Going from three nines to four nines using Kafka
Date : September 15, 2021
Time : 01:00 PM - 02:00 PM

Many organizations have chosen to go with a hybrid cloud architecture to give them the best of both worlds: the scalability and ease of deployment of cloud, and the security, latency & egress benefits of local storage. Persistence of data on such an architecture can follow a write-back mode, where data is first written to local storage, and then uploaded to cloud asynchronously. However, this means that the applications cannot utilize the availability and durability guarantees of cloud, and the availability of storage is the availability SLA of on-premise storage, which is almost always less than the availability SLA of Cloud. By switching the order, i.e. performing uploads to cloud, and then hydrating on-premise storage, applications get the benefit of availability SLAs of cloud. In our case, this allowed us to move from three 9’s of availability (99.9%) of local storage to four 9’s (99.99%).
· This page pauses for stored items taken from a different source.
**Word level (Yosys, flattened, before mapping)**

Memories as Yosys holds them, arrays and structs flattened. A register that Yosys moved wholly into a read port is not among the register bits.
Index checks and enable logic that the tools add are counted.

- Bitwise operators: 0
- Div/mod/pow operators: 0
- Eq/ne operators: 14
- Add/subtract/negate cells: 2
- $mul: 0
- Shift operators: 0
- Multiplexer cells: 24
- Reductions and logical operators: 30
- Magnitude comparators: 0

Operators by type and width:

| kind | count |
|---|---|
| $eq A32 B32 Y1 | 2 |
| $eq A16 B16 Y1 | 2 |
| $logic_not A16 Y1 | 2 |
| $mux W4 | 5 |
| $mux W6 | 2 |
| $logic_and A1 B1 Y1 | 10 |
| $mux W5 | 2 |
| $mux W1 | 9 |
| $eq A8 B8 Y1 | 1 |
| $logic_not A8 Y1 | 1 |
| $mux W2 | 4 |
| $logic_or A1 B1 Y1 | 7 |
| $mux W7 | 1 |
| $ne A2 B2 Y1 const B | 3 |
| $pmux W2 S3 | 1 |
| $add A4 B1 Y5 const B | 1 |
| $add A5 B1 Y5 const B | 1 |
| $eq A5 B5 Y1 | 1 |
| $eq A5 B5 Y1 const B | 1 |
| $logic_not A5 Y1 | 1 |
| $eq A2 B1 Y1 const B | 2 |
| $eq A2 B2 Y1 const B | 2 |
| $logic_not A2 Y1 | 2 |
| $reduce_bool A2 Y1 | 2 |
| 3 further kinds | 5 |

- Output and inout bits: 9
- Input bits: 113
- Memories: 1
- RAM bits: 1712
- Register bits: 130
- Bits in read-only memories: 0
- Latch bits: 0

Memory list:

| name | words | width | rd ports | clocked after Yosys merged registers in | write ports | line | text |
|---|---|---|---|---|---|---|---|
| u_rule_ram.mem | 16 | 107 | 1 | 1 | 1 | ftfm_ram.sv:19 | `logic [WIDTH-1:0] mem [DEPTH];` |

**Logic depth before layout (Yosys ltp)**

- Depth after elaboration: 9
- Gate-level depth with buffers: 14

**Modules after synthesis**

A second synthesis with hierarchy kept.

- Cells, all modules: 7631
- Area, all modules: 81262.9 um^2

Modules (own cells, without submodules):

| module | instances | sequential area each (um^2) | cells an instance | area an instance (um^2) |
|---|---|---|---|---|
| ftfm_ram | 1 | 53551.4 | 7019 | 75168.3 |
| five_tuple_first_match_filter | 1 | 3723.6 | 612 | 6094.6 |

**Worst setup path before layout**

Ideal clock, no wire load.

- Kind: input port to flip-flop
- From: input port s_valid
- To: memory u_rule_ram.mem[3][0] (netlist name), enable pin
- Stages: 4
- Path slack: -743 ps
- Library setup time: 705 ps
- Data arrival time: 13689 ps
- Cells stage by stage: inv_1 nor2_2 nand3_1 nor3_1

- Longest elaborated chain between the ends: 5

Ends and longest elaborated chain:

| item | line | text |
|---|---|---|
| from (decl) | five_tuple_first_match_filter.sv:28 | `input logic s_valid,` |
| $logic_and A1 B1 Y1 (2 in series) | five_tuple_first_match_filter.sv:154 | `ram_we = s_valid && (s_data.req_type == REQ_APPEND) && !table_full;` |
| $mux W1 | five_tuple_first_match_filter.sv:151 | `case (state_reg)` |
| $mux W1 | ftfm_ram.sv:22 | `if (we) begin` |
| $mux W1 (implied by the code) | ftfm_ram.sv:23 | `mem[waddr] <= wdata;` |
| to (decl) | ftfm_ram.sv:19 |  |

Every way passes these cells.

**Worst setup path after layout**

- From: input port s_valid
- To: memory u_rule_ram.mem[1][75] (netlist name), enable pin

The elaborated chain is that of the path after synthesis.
===== src/hw/rtl/kconv_back.sv =====
// Back end: per-channel 3x3 windows, tap products, sum, clamp and the output register.
module kconv_back
	import kconv_pkg::*;
(
	input  logic                clk,
	input  logic                arst_n,
	input  logic [KERNEL_W-1:0] kernel_coeffs,
	input  logic                avail,
	input  kconv_item_t         head,
	output logic                pop,
	output logic                out_valid,
	input  logic                out_ready,
	output logic [PIX_W-1:0]    result_value,
	output logic                end_of_frame
);

	logic [PIX_W-1:0] win_q [MAX_CHANNELS][3][3];

	logic                     valid_s1;
	logic signed [PROD_W-1:0] prod_s1 [3][3];
	logic [PIX_W-1:0]         center_s1;
	logic                     interior_s1;
	logic                     last_s1;

	logic                     valid_s2;
	logic signed [SUM_W-1:0]  rsum_s2 [3];
	logic [PIX_W-1:0]         center_s2;
	logic                     interior_s2;
	logic                     last_s2;

	logic                     out_valid_q;
	logic [PIX_W-1:0]         out_data_q;
	logic                     out_last_q;

	logic                        advance;
	logic [PIX_W-1:0]            nxt [3][3];
	logic signed [COEFF_BITS-1:0] tap [TAPS];
	logic signed [PROD_W-1:0]    prod [3][3];
	logic signed [SUM_W-1:0]     total;
	logic [PIX_W-1:0]            clamped;

	assign advance      = !out_valid_q || out_ready;
	assign pop          = advance && avail;
	assign out_valid    = out_valid_q;
	assign result_value = out_data_q;
	assign end_of_frame = out_last_q;

	// Window row 0 is two rows up, row 2 the current row; column 2 is the newest.
	always_comb begin
		for (int r = 0; r < 3; r++) begin
			nxt[r][0] = win_q[head.chan][r][1];
			nxt[r][1] = win_q[head.chan][r][2];
		end
		nxt[0][2] = head.top;
		nxt[1][2] = head.mid;
		nxt[2][2] = head.bot;
		for (int k = 0; k < TAPS; k++) begin
			tap[k] = kernel_coeffs[k*COEFF_BITS +: COEFF_BITS];
		end
		// True convolution: the tap for offset (i,j) meets the pixel at (x-i, y-j).
		for (int r = 0; r < 3; r++) begin
			for (int q = 0; q < 3; q++) begin
				prod[r][q] = $signed({1'b0, nxt[r][q]}) * tap[(2-q)*3 + (2-r)];
			end
		end
	end

	always_ff @(posedge clk or negedge arst_n) begin
		if (!arst_n) begin
			for (int c = 0; c < MAX_CHANNELS; c++) begin
				for (int r = 0; r < 3; r++) begin
					for (int q = 0; q < 3; q++) begin
						win_q[c][r][q] <= '0;
					end
				end
			end
		end else if (pop) begin
			for (int r = 0; r < 3; r++) begin
				for (int q = 0; q < 3; q++) begin
					win_q[head.chan][r][q] <= nxt[r][q];
				end
			end
		end
	end

	always_ff @(posedge clk or negedge arst_n) begin
		if (!arst_n) begin
			valid_s1    <= 1'b0;
			valid_s2    <= 1'b0;
			out_valid_q <= 1'b0;
		end else if (advance) begin
			valid_s1    <= pop && head.emit;
			valid_s2    <= valid_s1;
			out_valid_q <= valid_s2;
		end
	end

	always_ff @(posedge clk) begin
		if (advance) begin
			prod_s1     <= prod;
			center_s1   <= nxt[1][1];
			interior_s1 <= head.interior;
			last_s1     <= head.last;
			for (int r = 0; r < 3; r++) begin
				rsum_s2[r] <= SUM_W'(prod_s1[r][0]) + SUM_W'(prod_s1[r][1])
					+ SUM_W'(prod_s1[r][2]);
			end
			center_s2   <= center_s1;
			interior_s2 <= interior_s1;
			last_s2     <= last_s1;
			out_data_q  <= interior_s2 ? clamped : center_s2;
			out_last_q  <= last_s2;
		end
	end

	always_comb begin
		total = rsum_s2[0] + rsum_s2[1] + rsum_s2[2];
		if (total < 0) begin
			clamped = '0;
		end else if (total > SUM_W'(PIX_MAX)) begin
			clamped = PIX_W'(PIX_MAX);
		end else begin
			clamped = total[PIX_W-1:0];
		end
	end

endmodule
Instead of uploading in write-back mode, we duplicated the incoming stream to upload to both cloud and on-premise. For on-premise uploads that failed, we leveraged Kafka’s event processing to queue up objects that need to be egressed out of Cloud into the local storage. This architecture allowed us to hydrate the local storage with objects uploaded to Cloud. Furthermore, since local storage space is limited, we periodically purged data out of local storage and created a secondary copy of the data on cloud by leveraging Kafka event processing.

Tejas Chopra
Senior Software Engineer, Netflix, Inc.